He's gorgeous and baby wearing is looking good-so much easier!
I'm hideously jealous of you that are getting sleep!
Second jabs done here and nearly 13 weeks old. Getting re weighed on fri and still feeding -all the time!
Enjoying the weather!
Hope all are well.xx


----------



## Glowstar

He's so cute Wyntir :kiss:

J is now 8 weeks and weighs 12lbs. He goes to bed around 8.00pm until 3-4am and then straight back down until 7-8 so all good :thumbup:


----------



## Cornish

Gs- that's amazing, and well done on 12lbs. after the night I've had I want to :cry: though! surely I'm not the only one who feeds every couple hours?!xxx


----------



## Glowstar

I'm pretty sure you aren't Cornish.....I suppose it's one of the things that comes with BF but obviously there are so many + points too. It's all swings and roundabouts in the end :hugs:


----------



## Cornish

My head feels quite like a roundabout! Spinning in circles!!


----------



## Glowstar

:haha:


----------



## Wyntir

Cornish I feel for you, at the beginning Jax was nursing every hour, then every two hours, we've finally got it extended


----------



## ttclou25

Wyn - cute pics, I must get mine it lOoks much easier to carry LO around. 

Nsn not long to go now I'm so excited for u :happydance:

Cornish LO only started sleeping through last week after his injections I'm hoping the next set don't put him back. But Ethan feeds every 2hours in the day. Hope bubs sleeps more soon for you

Glow well done on weight that's amazing Ethan was 11.7 at 9 weeks. Xxx


----------



## Cornish

Ah man your los seem to be sleeping better at 2 months than mine at 3! Rubbish! Please give me some tips/advice. Last night for example he fed at half 6, then half 7, sleepy so put him to bed. Woke and fed again at half 8, then half 11, 1, 3, 4.30 and awake at 5.30-fed and played until 7 when he went for an hour sleep. He will feed again at half 9. This sound similar? I know all babies are diff but I'm exhausted!

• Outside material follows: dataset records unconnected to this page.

`config.mk`:
```
export PLATFORM = sky130hd
export DESIGN_NAME = isc_cell
export DESIGN_NICKNAME = d
export VERILOG_FILES = /design/src/hdl/isc_pkg.sv /design/src/hdl/isc_cell.sv
export SDC_FILE = /design/constraint.sdc
export NUM_CORES = 1
export LEC_CHECK = 0
export BUFFER_PORTS_ARGS = -buffer_cell sky130_fd_sc_hd__buf_2
export CORE_ASPECT_RATIO = 1.75
export CORE_MARGIN = 5
export CORE_UTILIZATION = 50
export CTS_BUF_LIST = sky130_fd_sc_hd__clkbuf_8
export DETAILED_ROUTE_END_ITERATION = 10
export HOLD_SLACK_MARGIN = 0.15
export PLACE_DENSITY_LB_ADDON = 0.25
export SLEW_MARGIN = 20
export SYNTH_ARGS = -nofsm -noshare
export SYNTH_HDL_FRONTEND = slang
export SYNTH_SLANG_ARGS = --single-unit
```
`constraint.sdc`:
```
create_clock -name clk -period 3.45 [get_ports clk]
set_input_delay 0.1725 -clock clk [delete_from_list [all_inputs] [get_ports clk]]
set_output_delay 0.1725 -clock clk [all_outputs]
set_load 0.01 [all_outputs]
```
`src/hdl/isc_pkg.sv`:
```
// Shared types and constants for the interval stabbing counter.
// Depends on nothing; every other file imports it.
package isc_pkg;

  // Fixed widths of the item fields.
  localparam int FieldBits = 32;
  localparam int CountBits = 9;
  localparam logic [CountBits-1:0] COUNT_MAX = 9'd511;

  // Action codes carried by an input item.
  typedef enum logic [1:0] {
    OP_CLEAR = 2'd0,
    OP_ADD   = 2'd1,
    OP_QUERY = 2'd2,
    OP_NONE  = 2'd3
  } op_t;

  // Control travelling with each slot of the cell chain.
  typedef struct packed {
    logic vld;
    op_t  op;
  } ctl_t;

endpackage

```
`src/hdl/isc_cell.sv`:
```
// One cell of the segment chain: holds one stored segment and passes one item a cycle while en is high.
// Depends on isc_pkg for the control struct and action codes.
module isc_cell
  import isc_pkg::*;
#(
  parameter int CW      = 32,
  parameter int IDX_W   = 8,
  parameter int CNT_W   = 9,
  parameter int CELL_ID = 0
) (
  input  logic                 clk,
  input  logic                 rst,
  input  logic                 en,
  input  ctl_t                 ctl_in,
  input  logic signed [CW-1:0] a_in,
  input  logic signed [CW-1:0] b_in,
  input  logic [IDX_W-1:0]     idx_in,
  input  logic [CNT_W-1:0]     cnt_in,
  output ctl_t                 ctl_out,
  output logic signed [CW-1:0] a_out,
  output logic signed [CW-1:0] b_out,
  output logic [IDX_W-1:0]     idx_out,
  output logic [CNT_W-1:0]     cnt_out
);

  logic                 seg_vld;
  logic signed [CW-1:0] seg_lo;
  logic signed [CW-1:0] seg_hi;
  logic                 hit;
  logic                 mine;

  // A query hits when this cell holds a segment that covers the point.
  assign hit  = ctl_in.vld && (ctl_in.op == OP_QUERY) && seg_vld &&
                (seg_lo <= a_in) && (a_in <= seg_hi);
  assign mine = ctl_in.vld && (ctl_in.op == OP_ADD) && (idx_in == IDX_W'(CELL_ID));

  // Stored segment: cleared by a clear item, loaded by an add aimed at this cell.
  always_ff @(posedge clk) begin
    if (rst) begin
      seg_vld <= 1'b0;
    end else if (en) begin
      if (ctl_in.vld && (ctl_in.op == OP_CLEAR)) begin
        seg_vld <= 1'b0;
      end else if (mine) begin
        seg_vld <= 1'b1;
      end
    end
  end

  always_ff @(posedge clk) begin
    if (en && mine) begin
      seg_lo <= a_in;
      seg_hi <= b_in;
    end
  end

  // Hand the item on to the next cell; only the valid bit is reset.
  always_ff @(posedge clk) begin
    if (rst) begin
      ctl_out.vld <= 1'b0;
    end else if (en) begin
      ctl_out.vld <= ctl_in.vld;
    end
    if (en) begin
      ctl_out.op <= ctl_in.op;
      a_out      <= a_in;
      b_out      <= b_in;
      idx_out    <= idx_in;
      cnt_out    <= cnt_in + CNT_W'(hit);
    end
  end

endmodule
```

Hope baby doesn't stop sleeping after jabs -fxd!xx


----------



## addy1

Cornish, my first daughter was exactly the same way! I fed her every hour to two hours for months. I remember being so excited that I got 4 hours of sleep one night!! I know how lucky I am with Avery as she is such a great sleeper! She gets up once between 3 and 4 am, and then sleeps until 7am. About once a week she will sleep right through the night, but is up earlier....between 6 and 6:30. I really have no advice for you, because every baby is different. I truly hope he starts sleeping longer, as I know exactly how tired you are feeling right now. 

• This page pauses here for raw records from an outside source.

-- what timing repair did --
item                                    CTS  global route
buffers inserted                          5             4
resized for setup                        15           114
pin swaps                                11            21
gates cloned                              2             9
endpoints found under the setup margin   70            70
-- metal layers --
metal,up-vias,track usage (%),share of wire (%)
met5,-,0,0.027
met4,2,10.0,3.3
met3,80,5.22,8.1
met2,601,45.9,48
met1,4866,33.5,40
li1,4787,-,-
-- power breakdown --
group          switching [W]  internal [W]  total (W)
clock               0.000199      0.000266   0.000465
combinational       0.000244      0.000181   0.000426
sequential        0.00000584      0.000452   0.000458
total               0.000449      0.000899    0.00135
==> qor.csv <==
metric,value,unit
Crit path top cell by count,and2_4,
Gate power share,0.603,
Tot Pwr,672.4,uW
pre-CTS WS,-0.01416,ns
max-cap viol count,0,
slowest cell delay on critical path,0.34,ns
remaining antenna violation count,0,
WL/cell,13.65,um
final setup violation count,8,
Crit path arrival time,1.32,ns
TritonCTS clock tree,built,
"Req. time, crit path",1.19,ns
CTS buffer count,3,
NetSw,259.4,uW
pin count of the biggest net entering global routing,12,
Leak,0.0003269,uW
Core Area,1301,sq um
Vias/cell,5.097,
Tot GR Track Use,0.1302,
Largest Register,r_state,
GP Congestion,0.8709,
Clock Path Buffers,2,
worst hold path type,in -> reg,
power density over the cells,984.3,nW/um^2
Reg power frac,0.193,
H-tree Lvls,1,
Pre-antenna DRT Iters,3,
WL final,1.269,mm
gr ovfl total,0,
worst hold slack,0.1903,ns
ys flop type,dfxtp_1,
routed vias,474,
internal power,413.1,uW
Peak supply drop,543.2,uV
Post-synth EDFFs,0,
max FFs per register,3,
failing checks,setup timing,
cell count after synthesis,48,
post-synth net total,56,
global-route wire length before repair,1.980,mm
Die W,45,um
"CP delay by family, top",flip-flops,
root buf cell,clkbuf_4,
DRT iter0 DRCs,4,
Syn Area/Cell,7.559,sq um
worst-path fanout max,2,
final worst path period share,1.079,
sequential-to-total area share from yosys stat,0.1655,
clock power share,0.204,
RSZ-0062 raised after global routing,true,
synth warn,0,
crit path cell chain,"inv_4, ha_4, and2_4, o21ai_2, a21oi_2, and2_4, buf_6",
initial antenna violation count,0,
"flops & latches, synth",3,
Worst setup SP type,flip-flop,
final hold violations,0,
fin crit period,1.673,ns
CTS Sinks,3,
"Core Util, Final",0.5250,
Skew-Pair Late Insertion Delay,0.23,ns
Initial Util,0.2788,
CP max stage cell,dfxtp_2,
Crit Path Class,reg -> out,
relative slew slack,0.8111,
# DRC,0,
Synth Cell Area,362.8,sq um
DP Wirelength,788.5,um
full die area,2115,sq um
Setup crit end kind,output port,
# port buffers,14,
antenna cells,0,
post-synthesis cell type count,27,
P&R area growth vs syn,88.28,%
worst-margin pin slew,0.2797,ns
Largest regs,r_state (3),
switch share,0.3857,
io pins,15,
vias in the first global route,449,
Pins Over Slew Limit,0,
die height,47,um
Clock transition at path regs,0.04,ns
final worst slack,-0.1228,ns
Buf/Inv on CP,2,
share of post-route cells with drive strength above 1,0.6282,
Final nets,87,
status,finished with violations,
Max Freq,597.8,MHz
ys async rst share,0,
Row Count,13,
**config.mk**
```make
export PLATFORM = sky130hd
export DESIGN_NAME = glu_cordic
export DESIGN_NICKNAME = d
export VERILOG_FILES = /design/src/glu_pkg.sv /design/src/glu_cordic.sv
export SDC_FILE = /design/constraint.sdc
export NUM_CORES = 1
export LEC_CHECK = 0
export ABC_AREA = 1
export BUFFER_PORTS_ARGS = -buffer_cell sky130_fd_sc_hd__buf_2
export CAP_MARGIN = 10
export CELL_PAD_IN_SITES_DETAIL_PLACEMENT = 1
export CELL_PAD_IN_SITES_GLOBAL_PLACEMENT = 1
export CORE_UTILIZATION = 25
export CTS_BUF_LIST = sky130_fd_sc_hd__clkbuf_4 sky130_fd_sc_hd__clkbuf_8
export DETAILED_ROUTE_END_ITERATION = 10
export PLACE_DENSITY = 0.51
export SYNTH_ARGS = -nofsm -noshare
export SYNTH_HDL_FRONTEND = slang
export SYNTH_SLANG_ARGS = --single-unit
```
**constraint.sdc**
```tcl
create_clock -name clk -period 9 [get_ports clk]
set_clock_uncertainty 0.2 [all_clocks]
set_input_delay 1.8 -clock clk [delete_from_list [all_inputs] [get_ports clk]]
set_output_delay 1.8 -clock clk [all_outputs]
set_load 0.005 [all_outputs]
```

So great to hear from all of you! We should all try to post more! 

NSN, 28 Weeks!! :happydance:


----------



## Cornish

Thank you addy, I know deep down its just him rather than anything I'm doing but suppose I was just hoping you'd give some magical advice!
So how is avery other than sleeping well?

I'm getting J weighed today! He is now reaching for toys and wants to be sat up loads, think lying down is boring! He has rolled a few times (and got stuck!).
Other than the sleep, all going fabulously!

Can I ask when people plan to wean? Any one doing baby led?x


----------



## suffolksarah

Hi all.

Hope the babies start sleeping better soon! Verity is such a good sleeper at night, she goes from 7.45 to 5.30 then goes back off to 8.30/9 am so cant complain at all! she doesnt really sleep during the day though just 2 30 min naps or 3/4 10 min ones! so shes really grumpy just before bed! 
we had a while where she wasnt feeding very well and only put on 1lb over 4 weeks so hv sent us to hospital. the doc said shes fine though and just finding her own weight line. but she would feed for 1 min then scream and not want to go back on, but now she is on refux med and colief and since then she has feed feeding like a star and put on lots of weight. we are still dairy free put going to try little bits of daiy soon and see if it ok!

cornish- rolling allready, wow.
verity has no interrest in rolling, she doesnt like being on her tummy so i dont think shes in any hurry!
I think she may be starting to teeth, she is v dribbly and chomping on her hand all day.

cant believe she will be 3 months tomorrow, where has the time gone!!

Hope everyone is well? xx


----------



## Glowstar

Cornish my only advice to you is this ( BF for 8 months last time)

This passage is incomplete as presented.